Somewhere in the Cambridge / Hamilton vicinity is a car with no oil in it. I know this because on the way in to work this morning there was a trail of oil on the road. The damp road surface led to it being very prominent. A splash of oil, being less dense than water, will sit as a thin film on the water surface and show some colourful patterns due to interference of light reflected from the top and bottom surfaces.
What was also clear was that these splashes of oil were not placed at equal intervals. They were closer together at intersections, and well spaced along the main road (to the point that I couldn’t follow them at times). A reasonable conclusion is that the oil was dripping at a roughly constant rate (a roughly constant time between each drips). When the car was travelling fast, there was a long time between splashes. When the car was travelling slowly, they were close together (I could see that the car had clearly stopped at the roundabout in the centre of Cambridge, for example). On the assumption that the car was travelling at approximately the speed limit on most roads, I could have estimated the rate of dropping by measuring the distance between the drops. I might find physics fun, but I don’t find it so fun as to stop on the side of SH1 and get out a long tape measure with heavy traffic roaring past, so I’m afraid I don’t have an answer to this. Perhaps more worryingly for the car driver, the car was leaving behind evidence of whether it had really stopped at stop signs.

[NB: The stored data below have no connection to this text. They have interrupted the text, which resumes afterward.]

From an optimization exercise on the open Yosys and OpenROAD flow, aimed at a short achievable clock period and few clock cycles; shortcuts taken in it are not production practice. Only simulation tests tie the RTL to the original design; equivalence was not proved. No activity file was given, so power comes from the tool's default toggle rates.

==> design/flow/design.v <==
module CPU(
    input reset, clk,
    output [31:0] imem_addr,
    input [31:0] imem_data,
    output [31:0] dmem_addr,
    output [31:0] dmem_wdata,
    output dmem_we, dmem_re,
    input [31:0] dmem_rdata
);
reg [31:0] PC;
reg [31:0] ras;                  
reg        D_valid, D_pred;
reg [31:0] D_inst, D_pc4, D_ras;
reg [31:0] D_rsoh, D_rtoh;       
reg        D_rsW, D_rtW;         
reg [4:0]  E_rd;
reg        E_load, E_store, E_br, E_brv, E_jr, E_slow;
reg [31:0] E_a, E_b, E_sd, E_pc4, E_brtgt, E_alt, E_ras;
reg [4:0]  E_sh;
reg        E_pred, E_neg, E_nz, E_x, E_jp;
reg        E_fAM, E_fAW, E_fAE, E_fBM, E_fBW, E_fBE, E_fSM, E_fSW, E_fSE, E_sdL;
reg        E_sub, E_add, E_and, E_or, E_xor, E_nor, E_slt, E_sll, E_srl, E_sra, E_lnk;
reg [4:0]  M_rd;
reg        M_load, M_store, M_slow;
reg [31:0] M_res, M_sd, M_pc4, M_brtgt;
reg        M_le, M_neg, M_pred, M_nz;
reg [4:0]  W_rd;
reg [31:0] W_val;
reg [31:0] rf [1:31];
wire stall, e_red, m_red;
wire [31:0] e_tgt, m_tgt;
wire [31:0] pc4 = {PC[31], PC[30:0] + 31'd4};
wire [31:0] inst = imem_data;
wire [5:0]  f_op = inst[31:26];
wire f_rtype = (f_op == 6'h00);
wire f_j   = (f_op == 6'h02) | (f_op == 6'h03);
wire f_br  = (f_op[5:2] == 4'b0001);
wire f_small = (inst[15:6] == 10'h000) | (inst[15:6] == 10'h3FF);
wire f_bt  = f_br & (f_op[0] | inst[15]) & f_small;
wire f_jr  = f_rtype & (inst[5:0] == 6'h08) & (inst[25:21] == 5'd31);
wire f_call = (f_op == 6'h03) | (f_rtype & (inst[5:0] == 6'h09));
wire f_pred = f_j | f_bt | f_jr;
wire [6:0] f_lo;
wire       f_c;
KSAdd #(.N(7), .L(3)) if_add(.a(PC[8:2]), .b(inst[6:0]), .ci(1'b1), .s(f_lo), .co(f_c));
wire [22:0] f_hi   = PC[31:9];
wire [22:0] f_hip1 = PC[31:9] + 23'd1;
wire [22:0] f_him1 = PC[31:9] - 23'd1;
wire        f_wrap = &PC[30:2];
wire [22:0] f_hisel;
HiSel if_hisel(.c(f_c), .sg(inst[15]),
               .h0({f_hi[22] ^ f_wrap, f_hi[21:0]}),
               .hp({f_hip1[22] ^ f_wrap, f_hip1[21:0]}),
               .hm({f_him1[22] ^ f_wrap, f_him1[21:0]}),
               .h(f_hisel));
wire [31:0] f_brtgt = {f_hisel, f_lo, 2'b00};
wire [31:0] pc_next;
PcNext pc_mux(.e_red(e_red), .e_tgt(e_tgt), .m_red(m_red), .m_tgt(m_tgt),
              .stall(stall), .pc(PC), .f_j(f_j), .f_bt(f_bt), .f_jr(f_jr),
              .jtgt({pc4[31:28], inst[25:0], 2'b00}), .brtgt(f_brtgt), .ras(ras),
              .pc4(pc4), .next(pc_next));
assign imem_addr = PC;
always @(negedge reset or posedge clk) begin
    if (~reset) begin
        PC <= 32'h80000000;
        ras <= 32'b0;
        D_valid <= 1'b0;
    end else begin
        PC <= pc_next;
        if (~stall & f_call) ras <= pc4;
        if (e_red | m_red) D_valid <= 1'b0;
        else if (~stall) D_valid <= 1'b1;
    end
end
wire [4:0] n_rs = stall ? D_inst[25:21] : inst[25:21];
wire [4:0] n_rt = stall ? D_inst[20:16] : inst[20:16];
wire [31:0] f_rsoh = 32'b1 << inst[25:21];
wire [31:0] f_rtoh = 32'b1 << inst[20:16];
always @(posedge clk) begin
    if (~stall) begin
        D_inst <= inst;
        D_pc4 <= pc4;
        D_ras <= ras;
        D_pred <= f_pred;
        D_rsoh <= {f_rsoh[31:1], 1'b0};
        D_rtoh <= {f_rtoh[31:1], 1'b0};
    end
    D_rsW <= (M_rd != 5'd0) & (M_rd == n_rs);
    D_rtW <= (M_rd != 5'd0) & (M_rd == n_rt);
end
wire [5:0] op = D_inst[31:26];
wire [5:0] fn = D_inst[5:0];
wire [4:0] rs = D_inst[25:21];
wire [4:0] rt = D_inst[20:16];
wire [4:0] rd = D_inst[15:11];
wire [15:0] imm = D_inst[15:0];
wire rtype  = (op == 6'h00);
wire i_jr   = rtype & (fn == 6'h08);
wire i_jalr = rtype & (fn == 6'h09);
wire i_sll  = rtype & (fn == 6'h00);
wire i_srl  = rtype & (fn == 6'h02);
wire i_sra  = rtype & (fn == 6'h03);
wire i_shift = i_sll | i_srl | i_sra;
wire i_j    = (op == 6'h02);
wire i_jal  = (op == 6'h03);
wire i_beq  = (op == 6'h04);
wire i_bne  = (op == 6'h05);
wire i_blez = (op == 6'h06);
wire i_bgtz = (op == 6'h07);
wire i_br   = (op[5:2] == 4'b0001);
wire i_lw   = (op == 6'h23);
wire i_sw   = (op == 6'h2B);
wire i_lui  = (op == 6'h0F);
wire i_andi = (op == 6'h0C);
wire i_imm  = (op == 6'h08) | (op == 6'h09) | (op == 6'h0A) | (op == 6'h0B) |
              i_andi | (op == 6'h0D) | i_lui | i_lw | i_sw;
wire i_link = i_jal | i_jalr;
wire d_add = (rtype & ((fn == 6'h20) | (fn == 6'h21))) | (op == 6'h08) | (op == 6'h09) |
             i_lui | i_lw | i_sw;
wire d_sub = rtype & ((fn == 6'h22) | (fn == 6'h23));
wire d_and = (rtype & (fn == 6'h24)) | i_andi;
wire d_or  = (rtype & (fn == 6'h25)) | (op == 6'h0D);
wire d_xor = rtype & (fn == 6'h26);
wire d_nor = rtype & (fn == 6'h27);
wire d_slt = (rtype & ((fn == 6'h2A) | (fn == 6'h2B))) | (op == 6'h0A) | (op == 6'h0B);
wire [4:0] d_rd = i_jal ? 5'd31 :
                  (rtype & ~i_jr) ? rd :
                  (i_imm & ~i_sw) ? rt : 5'd0;
wire [31:0] immv = i_lui  ? {imm, 16'b0} :
                   i_andi ? {16'b0, imm} : {{16{imm[15]}}, imm};
reg [31:0] rf_a, rf_b;
integer k;
always @(*) begin
    rf_a = 32'b0;
    rf_b = 32'b0;
    for (k = 1; k < 32; k = k + 1) begin
        rf_a = rf_a | ({32{D_rsoh[k]}} & rf[k]);
        rf_b = rf_b | ({32{D_rtoh[k]}} & rf[k]);
    end
end
wire [31:0] rs_rf = D_rsW ? W_val : rf_a;
wire [31:0] rt_rf = D_rtW ? W_val : rf_b;
wire [31:0] d_brtgt = D_pc4 + {{14{imm[15]}}, imm, 2'b00};
wire use_rs = ~(i_j | i_jal | i_shift);
wire use_rt = rtype | i_br;
assign stall = D_valid & ((E_load & (E_rd != 5'd0) &
                           ((use_rs & (rs == E_rd)) | (use_rt & (rt == E_rd)))) | E_slow);
wire b_reg = ~i_imm & ~i_link;
wire fAM = use_rs & (rs != 5'd0) & (E_rd == rs);
wire fAW = use_rs & (rs != 5'd0) & (M_rd == rs) & ~fAM;
wire fBM = b_reg & (rt != 5'd0) & (E_rd == rt);
wire fBW = b_reg & (rt != 5'd0) & (M_rd == rt) & ~fBM;
wire fSE = i_sw & (rt != 5'd0) & (E_rd == rt);
wire fSM = fSE & ~E_load;
wire fSL = fSE & E_load;
wire fSW = i_sw & (rt != 5'd0) & (M_rd == rt) & ~fSE;
wire e_bubble = stall | e_red | m_red;
always @(negedge reset or posedge clk) begin
    if (~reset) begin
        E_rd <= 5'b0;
        E_load <= 1'b0; E_store <= 1'b0;
        E_br <= 1'b0; E_brv <= 1'b0; E_jr <= 1'b0; E_slow <= 1'b0;
    end else if (e_bubble | ~D_valid) begin
        E_rd <= 5'b0;
        E_load <= 1'b0; E_store <= 1'b0;
        E_br <= 1'b0; E_brv <= 1'b0; E_jr <= 1'b0; E_slow <= 1'b0;
    end else begin
        E_rd <= d_rd;
        E_load <= i_lw; E_store <= i_sw;
        E_br <= i_br & ~((i_blez | i_bgtz) & (rt != 5'd0));
        E_brv <= i_br & ~((i_blez | i_bgtz) & (rt != 5'd0)) & (imm != 16'd0);
        E_jr <= i_jr | i_jalr;
        E_slow <= (i_blez | i_bgtz) & (rt != 5'd0);
    end
end
always @(posedge clk) begin
    E_a <= use_rs ? rs_rf : 32'b0;
    E_b <= i_link ? D_pc4 : i_imm ? immv : rt_rf;
    E_sd <= rt_rf;
    E_sh <= D_inst[10:6];
    E_pc4 <= D_pc4;
    E_brtgt <= d_brtgt;
    E_alt <= D_pred ? D_pc4 : d_brtgt;
    E_x <= D_pred ^ (i_bne | i_bgtz);
    E_jp <= D_pred;
    E_ras <= D_ras;
    E_pred <= D_pred;
    E_neg <= i_bne | i_bgtz;
    E_nz <= (imm != 16'd0);
    E_fAM <= fAM; E_fAW <= fAW; E_fBM <= fBM; E_fBW <= fBW;
    E_fSM <= fSM; E_fSW <= fSW; E_sdL <= fSL;
    E_fAE <= ~fAM & ~fAW; E_fBE <= ~fBM & ~fBW; E_fSE <= ~fSM & ~fSW;
    E_sub <= d_sub | d_slt | i_br;
    E_add <= d_add | d_sub;
    E_and <= d_and; E_or <= d_or; E_xor <= d_xor; E_nor <= d_nor;
    E_slt <= d_slt;
    E_sll <= i_sll; E_srl <= i_srl; E_sra <= i_sra;
    E_lnk <= i_link;
end
wire [31:0] A  = ({32{E_fAM}} & M_res) | ({32{E_fAW}} & W_val) | ({32{E_fAE}} & E_a);
wire [31:0] B  = ({32{E_fBM}} & M_res) | ({32{E_fBW}} & W_val) | ({32{E_fBE}} & E_b);
wire [31:0] Bx = ({32{E_fBM}} & (M_res ^ {32{E_sub}})) | ({32{E_fBW}} & (W_val ^ {32{E_sub}})) |
                 ({32{E_fBE}} & (E_b ^ {32{E_sub}}));
wire [31:0] SD = ({32{E_fSM}} & M_res) | ({32{E_fSW}} & W_val) | ({32{E_fSE}} & E_sd);
wire [31:0] res;
wire lt;
ExAlu alu(.a(A), .b(B), .bx(Bx), .sh(E_sh), .sub(E_sub), .add(E_add), .land(E_and), .lor(E_or),
          .lxor(E_xor), .lnor(E_nor), .slt(E_slt), .sll(E_sll), .srl(E_srl), .sra(E_sra),
          .lnk(E_lnk), .link(E_b), .res(res), .lt(lt));
wire eq_mw = (M_res == W_val);
wire eq_me = (M_res == E_b);
wire eq_em = (E_a == M_res);
wire eq_we = (W_val == E_b);
wire eq_ew = (E_a == W_val);
wire eq_ee = (E_a == E_b);
wire eq = (E_fAM & E_fBM) | (E_fAW & E_fBW) |
          (E_fAM & E_fBW & eq_mw) | (E_fAW & E_fBM & eq_mw) |
          (E_fAM & E_fBE & eq_me) | (E_fAE & E_fBM & eq_em) |
          (E_fAW & E_fBE & eq_we) | (E_fAE & E_fBW & eq_ew) |
          (E_fAE & E_fBE & eq_ee);
wire eqr = (E_fAM & (M_res == E_ras)) | (E_fAW & (W_val == E_ras)) | (E_fAE & (E_a == E_ras));
wire taken = eq ^ E_neg;
assign e_red = (E_brv & (eq ^ E_x)) | (E_jr & ~(E_jp & eqr));
assign e_tgt = E_jr ? A : E_alt;
always @(negedge reset or posedge clk) begin
    if (~reset) begin
        M_rd <= 5'b0;
        M_load <= 1'b0; M_store <= 1'b0; M_slow <= 1'b0;
    end else begin
        M_rd <= E_rd;
        M_load <= E_load;
        M_store <= E_store;
        M_slow <= E_slow;
    end
end
always @(posedge clk) begin
    M_res <= res;
    M_sd <= E_sdL ? dmem_rdata : SD;
    M_le <= eq | lt;
    M_neg <= E_neg;
    M_pred <= E_pred;
    M_nz <= E_nz;
    M_pc4 <= E_pc4;
    M_brtgt <= E_brtgt;
end
assign dmem_addr = M_res;
assign dmem_wdata = M_sd;
assign dmem_we = M_store;
assign dmem_re = M_load;
wire m_taken = M_le ^ M_neg;
assign m_red = M_slow & (m_taken ^ M_pred) & M_nz;
assign m_tgt = m_taken ? M_brtgt : M_pc4;
always @(negedge reset or posedge clk) begin
    if (~reset) W_rd <= 5'b0;
    else W_rd <= M_rd;
end
always @(posedge clk) begin
    W_val <= M_load ? dmem_rdata : M_res;
end
integer i;
always @(negedge reset or posedge clk) begin
    if (~reset) begin
        for (i = 1; i < 32; i = i + 1) rf[i] <= 32'b0;
    end else if (W_rd != 5'd0) begin
        rf[W_rd] <= W_val;
    end
end
endmodule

The pattern of splashes reminded me a lot of our experimental introduction to kinematics at school. We used a ticker-tape machine. We had a cart that was placed on a ramp, and the cart pulled a stream of ticker-tape behind it. The tape went through a machine that stamped it with dots at a constant rate. If the dots were close together, it was because the cart was moving slowly; if they were far apart, it was because the cart was moving fast. By analyzing the dots afterwards we could work out the velocity of the cart at any point on its descent of the ramp and its acceleration.
Nowadays you can do the same experiment with a camera and a bit of computer software to do all the calculations for you. It might be more efficient, but its probably not as constructive as ticker-tape in getting a student’s head around what distance, velocity and acceleration are. And it’s definitely not as fun as ticker-tape was.